よく考えたらスキルオペレーターでロシャスのスキルレベル上げられるんじゃないか?まぁ、今はやらなくてもいいか。旅の途中で色々話しながらやってけばいいな。今はマジックバッグを作って荷物しまわないと。
「ステータスの心配は今のところ大丈夫だということがわかったし、マジックバッグを作ってこの荷物しまおう」
買い物途中で見つけた革のアタッシュケースのようなカバンとサコッシュのような肩からかけられる小さいポーチをマジックバッグにする。もちろん時間停止も付与してある。
「本当に作れてしまうのですね……」
半分呆れたような顔でロシャスがつぶやく。
「これで食料の問題も手荷物の問題も解決しただろ?料理は任せたよ」
「はい、かしこまりました。」
ロシャスが諦めてくれたところで、主な旅の荷物をアタッシュケースの方へ入れ、あとは適当に分けておく。
サコッシュの方はオレが持ち歩くので、金を移したが、巾着の方にも金を少しいれロシャスに持たせることにした。
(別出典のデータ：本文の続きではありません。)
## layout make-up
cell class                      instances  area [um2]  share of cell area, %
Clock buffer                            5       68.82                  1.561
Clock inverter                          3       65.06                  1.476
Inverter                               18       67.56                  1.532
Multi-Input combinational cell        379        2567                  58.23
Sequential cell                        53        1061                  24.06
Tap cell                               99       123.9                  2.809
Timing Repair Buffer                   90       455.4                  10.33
`config.mk`:
```
export PLATFORM = sky130hd
export DESIGN_NAME = reg_bank_ctrl
export DESIGN_NICKNAME = d
export VERILOG_FILES = /design/src/rtl/reg_bank_ctrl.sv
export SDC_FILE = /design/constraint.sdc
export NUM_CORES = 1
export LEC_CHECK = 0
export ABC_AREA = 1
export BUFFER_PORTS_ARGS = -buffer_cell sky130_fd_sc_hd__buf_2
export CAP_MARGIN = 15
export CORE_AREA = 2 2 57 81
export CTS_CLUSTER_SIZE = 8
export DETAILED_ROUTE_END_ITERATION = 8
export DIE_AREA = 0 0 59 83
export GPL_TIMING_DRIVEN = 0
export PLACE_DENSITY = 0.68
export RECOVER_POWER = 25
export SLEW_MARGIN = 40
export SYNTH_ARGS = -nofsm -noshare
export SYNTH_HDL_FRONTEND = slang
export SYNTH_SLANG_ARGS = --single-unit
```
`constraint.sdc`:
```
create_clock -name clk -period 1.4 [get_ports clk]
set_input_delay 0.42 -clock clk [delete_from_list [all_inputs] [get_ports clk]]
set_output_delay 0.42 -clock clk [all_outputs]
set_load 0.02 [all_outputs]
```
`src/rtl/reg_bank_ctrl.sv`:
```
// Sequences the shared color register bank between VGA reads (req/ack) and
// keypad read-modify-write color edits; VGA wins, bounded by a starvation guard.
module reg_bank_ctrl #(
   parameter int ADDR_W     = 4,
   parameter int DATA_W     = 3,
   parameter int STARVE_MAX = 4
) (
   input  logic              clk,
   input  logic              rst,
   input  logic              key_valid,
   input  logic [ADDR_W-1:0] key_pos,
   input  logic              vga_req,
   input  logic [ADDR_W-1:0] vga_addr,
   output logic [DATA_W-1:0] vga_data,
   output logic              vga_ack,
   output logic [ADDR_W-1:0] bank_addr_r,
   input  logic [DATA_W-1:0] bank_dat_r,
   output logic [ADDR_W-1:0] bank_addr_w,
   output logic [DATA_W-1:0] bank_dat_w,
   output logic              bank_we,
   output logic [ADDR_W-1:0] last_pos,
   output logic [DATA_W-1:0] last_color,
   output logic [7:0]        drop_cnt,
   output logic              busy
);

   localparam int STARVE_W = $clog2(STARVE_MAX + 1);

   typedef enum logic [1:0] {
      IDLE,
      VGA_RD,
      KEY_RD,
      KEY_WR
   } state_t;

   state_t              state_q, state_d;
   logic                key_prev_q, key_prev_d;
   logic                key_pend_q, key_pend_d;
   logic [ADDR_W-1:0]   key_addr_q, key_addr_d;
   logic [STARVE_W-1:0] starve_q, starve_d;
   logic [7:0]          drop_q, drop_d;
   logic [DATA_W-1:0]   vga_data_q, vga_data_d;
   logic                vga_ack_q, vga_ack_d;
   logic [ADDR_W-1:0]   addr_r_q, addr_r_d;
   logic [ADDR_W-1:0]   addr_w_q, addr_w_d;
   logic [DATA_W-1:0]   dat_w_q, dat_w_d;
   logic                we_q, we_d;
   logic [ADDR_W-1:0]   last_pos_q, last_pos_d;
   logic [DATA_W-1:0]   last_color_q, last_color_d;
   logic                busy_q, busy_d;
   logic                key_evt;
   logic                vga_grant;
   logic                vga_hold;

   assign key_evt   = key_valid & ~key_prev_q;
   assign vga_grant = vga_req & ~vga_ack_q &
                      (~key_pend_q | (starve_q < STARVE_W'(STARVE_MAX)));
   // A request still up in the ack cycle is the requester renewing it, so a
   // pending key waits one cycle instead of slipping in ahead of the guard.
   assign vga_hold  = vga_req & vga_ack_q;

   always_comb begin
      // NOTE: every next-state signal gets a default first so no path infers a latch.
      state_d      = state_q;
      key_prev_d   = key_valid;
      key_pend_d   = key_pend_q;
      key_addr_d   = key_addr_q;
      starve_d     = starve_q;
      drop_d       = drop_q;
      vga_data_d   = vga_data_q;
      vga_ack_d    = 1'b0;
      addr_r_d     = addr_r_q;
      addr_w_d     = addr_w_q;
      dat_w_d      = dat_w_q;
      we_d         = 1'b0;
      last_pos_d   = last_pos_q;
      last_color_d = last_color_q;

      unique case (state_q)
         IDLE: begin
            if (vga_grant) begin
               state_d  = VGA_RD;
               addr_r_d = vga_addr;
               if (key_pend_q) starve_d = starve_q + 1'b1;
            end else if (key_pend_q && !vga_hold) begin
               state_d  = KEY_RD;
               addr_r_d = key_addr_q;
               starve_d = '0;
            end
         end
         VGA_RD: begin
            vga_data_d = bank_dat_r;
            vga_ack_d  = 1'b1;
            state_d    = IDLE;
         end
         KEY_RD: begin
            dat_w_d  = bank_dat_r + 1'b1;
            addr_w_d = key_addr_q;
            we_d     = 1'b1;
            state_d  = KEY_WR;
         end
         KEY_WR: begin
            last_pos_d   = key_addr_q;
            last_color_d = dat_w_q;
            key_pend_d   = 1'b0;
            state_d      = IDLE;
         end
         default: state_d = IDLE;
      endcase

      // The pending slot frees up during KEY_WR, so an event there is accepted.
      if (key_evt) begin
         if (!key_pend_q || state_q == KEY_WR) begin
            key_pend_d = 1'b1;
            key_addr_d = key_pos;
         end else if (drop_q != 8'hFF) begin
            drop_d = drop_q + 8'd1;
         end
      end

      busy_d = (state_d != IDLE);
   end

   always_ff @(posedge clk) begin
      // NOTE: sequential state is updated with non-blocking assignments only.
      if (rst) begin
         state_q      <= IDLE;
         key_prev_q   <= 1'b1;
         key_pend_q   <= 1'b0;
         key_addr_q   <= '0;
         starve_q     <= '0;
         drop_q       <= '0;
         vga_data_q   <= '0;
         vga_ack_q    <= 1'b0;
         addr_r_q     <= '0;
         addr_w_q     <= '0;
         dat_w_q      <= '0;
         we_q         <= 1'b0;
         last_pos_q   <= '0;
         last_color_q <= '0;
         busy_q       <= 1'b0;
      end else begin
         state_q      <= state_d;
         key_prev_q   <= key_prev_d;
         key_pend_q   <= key_pend_d;
         key_addr_q   <= key_addr_d;
         starve_q     <= starve_d;
         drop_q       <= drop_d;
         vga_data_q   <= vga_data_d;
         vga_ack_q    <= vga_ack_d;
         addr_r_q     <= addr_r_d;
         addr_w_q     <= addr_w_d;
         dat_w_q      <= dat_w_d;
         we_q         <= we_d;
         last_pos_q   <= last_pos_d;
         last_color_q <= last_color_d;
         busy_q       <= busy_d;
      end
   end

   assign vga_data    = vga_data_q;
   assign vga_ack     = vga_ack_q;
   assign bank_addr_r = addr_r_q;
   assign bank_addr_w = addr_w_q;
   assign bank_dat_w  = dat_w_q;
   assign bank_we     = we_q;
   assign last_pos    = last_pos_q;
   assign last_color  = last_color_q;
   assign drop_cnt    = drop_q;
   assign busy        = busy_q;

endmodule
```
「準備はだいたいこのくらいでいいかな。明日朝一で冒険者ギルドに立ち寄ってロシャスの登録してから出発しよう。ところで、今更聞くけどロシャスはなにか武器いる?」
「いえ、私は体術とこの杖があれば大丈夫です」
杖はロシャスの腰より少し低いくらいの、手をかざすとちょうど良い位置に来るような長さで、上1/4程度が少し太くなっており、手に持つところは少し丸みを帯びた球状で細かな飾り細工がしてある。ステッキと呼んだ方がしっくりくるかもしれない。派手ではないがかなり手の込んだ物のようだ。杖先端と持ち手の部分は金属でできている。
「もしかしてそれって仕込み刀?」
「かたな?名前はわかりかねますが、一見杖のように見えますが実は中にレイピアが仕込んであります」
おう。武器でした。レイピアを抜いて見せてくれた。刀ではなくレイピアだったが、まさに仕込み刀のようなものだ。カッコいい。俺も欲しい。
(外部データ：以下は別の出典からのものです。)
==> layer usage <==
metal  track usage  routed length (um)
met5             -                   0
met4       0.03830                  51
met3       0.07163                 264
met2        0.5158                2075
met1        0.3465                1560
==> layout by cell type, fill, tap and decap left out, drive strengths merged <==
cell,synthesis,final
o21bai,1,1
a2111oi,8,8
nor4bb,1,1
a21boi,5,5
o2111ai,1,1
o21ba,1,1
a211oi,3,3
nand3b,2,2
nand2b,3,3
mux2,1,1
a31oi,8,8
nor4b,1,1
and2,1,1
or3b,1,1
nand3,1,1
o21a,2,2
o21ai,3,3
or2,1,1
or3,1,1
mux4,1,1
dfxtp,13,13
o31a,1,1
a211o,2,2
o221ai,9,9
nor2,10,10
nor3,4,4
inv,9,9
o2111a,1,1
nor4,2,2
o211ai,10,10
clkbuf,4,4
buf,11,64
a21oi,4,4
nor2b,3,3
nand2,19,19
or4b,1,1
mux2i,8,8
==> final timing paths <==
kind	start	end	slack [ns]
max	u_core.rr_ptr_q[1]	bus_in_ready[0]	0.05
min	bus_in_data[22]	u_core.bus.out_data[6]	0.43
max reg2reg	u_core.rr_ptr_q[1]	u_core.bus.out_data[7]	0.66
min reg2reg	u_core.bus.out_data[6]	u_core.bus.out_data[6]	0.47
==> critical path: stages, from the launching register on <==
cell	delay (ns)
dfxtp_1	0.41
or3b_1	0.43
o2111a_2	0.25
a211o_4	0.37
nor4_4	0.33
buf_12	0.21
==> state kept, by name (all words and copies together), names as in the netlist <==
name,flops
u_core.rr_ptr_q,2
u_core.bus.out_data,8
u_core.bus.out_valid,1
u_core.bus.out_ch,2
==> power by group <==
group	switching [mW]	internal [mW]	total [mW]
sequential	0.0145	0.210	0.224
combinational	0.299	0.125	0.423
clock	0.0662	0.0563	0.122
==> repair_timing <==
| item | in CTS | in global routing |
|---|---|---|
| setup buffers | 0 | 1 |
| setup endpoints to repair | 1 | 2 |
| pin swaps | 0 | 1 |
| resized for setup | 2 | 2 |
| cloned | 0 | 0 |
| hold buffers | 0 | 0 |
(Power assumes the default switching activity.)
===== config.mk =====
export PLATFORM = sky130hd
export DESIGN_NAME = sparce_skip_unit
export DESIGN_NICKNAME = d
export VERILOG_FILES = /design/src/rtl/sparce_skip_unit.sv
export SDC_FILE = /design/constraint.sdc
export NUM_CORES = 1
export LEC_CHECK = 0
export CAP_MARGIN = 20
export CORE_MARGIN = 8
export CORE_UTILIZATION = 50
export CTS_CLUSTER_SIZE = 25
export DETAILED_ROUTE_END_ITERATION = 7
export DONT_BUFFER_PORTS = 1
export PLACE_DENSITY = 0.72
export SLEW_MARGIN = 20
export SYNTH_ARGS = -nofsm -noshare
export SYNTH_HDL_FRONTEND = slang
export SYNTH_SLANG_ARGS = --single-unit

===== constraint.sdc =====
create_clock -name CLK -period 4.5 [get_ports CLK]
set_input_delay 0.9 -clock CLK [delete_from_list [all_inputs] [get_ports CLK]]
set_output_delay 0.9 -clock CLK [all_outputs]
set_load 0.01 [all_outputs]
File: src/rtl/serial_adder_bm_if.sv
// Operand, mode and result bundle for the bit-serial adder/subtractor.
// The master side issues start/operands and the slave side returns the results.
interface serial_adder_bm_if #(
   parameter int WIDTH = 8
);
   logic             start;
   logic             sub;
   logic [WIDTH-1:0] a;
   logic [WIDTH-1:0] b;
   logic             busy;
   logic             done;
   logic [WIDTH-1:0] s;
   logic             c;
   logic             ovf;

   modport master (
      output start, sub, a, b,
      input  busy, done, s, c, ovf
   );

   modport slave (
      input  start, sub, a, b,
      output busy, done, s, c, ovf
   );
endinterface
「くぅーっ! カッコいいな。それかなり業物って感じだし、他の武器は持たなくてもいいな」
鑑定で見たら、細工も刀身もミスリルでできている。ミスリルです。ファンタジーです。やっぱミスリルの武器持ちたいよね!
「はい、これさえあれば基本的には大丈夫かと思います」
「それミスリルだろ? ミスリルってのは手に入りやすいか?」
「いえ、ミスリルは鉱脈も少なく、精錬や鍛治技術もかなり熟練の職人にしかできないので、かなり高価です。ですが手に入らないというわけではないのでそれほど珍しいものでもありませんね」
「なるほど。よし、目標のひとつをミスリルの刀を作ることにしよう。まずはミスリルのインゴットを手に入れないことには始まらないな。それに後々はダマスカス鋼やオリハルコンも使ってみたいなあ。あぁ夢が広がる」
「また、とてつもない夢を…オリハルコンの武器などこの世に数点しか見つかってもいないと言いますよ。ところで先ほどから言っているカタナとはなんですか?」
「刀ってのは片刃の反りのある剣なんだけど見たことないかな?」
「うーん、そのような武器を目にしたことはありませんねぇ」
そうか、やっぱりこっちの世界には刀は存在しないのかな。とりあえず今手持ちにある剣を2本くらい潰して鉄のインゴット作って、宿の裏の釜のところにあった炭を拝借してきたので炭素も作れると思うから鋼を作れる気がする。知識とか全くないけど、材料さえあれば魔法の力でゴリ押しでなんとかなるだろう。
「なにをするのですか?」
材料となるものを出しているとロシャスが聞いてきた。
「んー、できるかわからないからとりあえず見てて」
鍛治のスキルと錬金のスキルのレベル高いからいけると思うけど……。
なんとなくどうすればいいかがわかるのはきっとじいちゃんの加護のおかげだ。やり方がわかればあとは行動に移すのみ。ということで、やってみたら剣と炭が光って金属の塊のようなものができた。
「お、できた。これは……玉鋼ってやつかなあ?」
「なっ……!?」
よくわからないけどここまでやれてしまったら早速刀作りたくなってきた。鍛冶屋のおじさんとこまだ空いてるかなあ?鍛冶場かしてくれるといいけど…。
「ちょっと出掛けてくる。すぐ戻るから!」
唖然として固まっているロシャスを置き去りにしておじさんのところへ向かうことにした。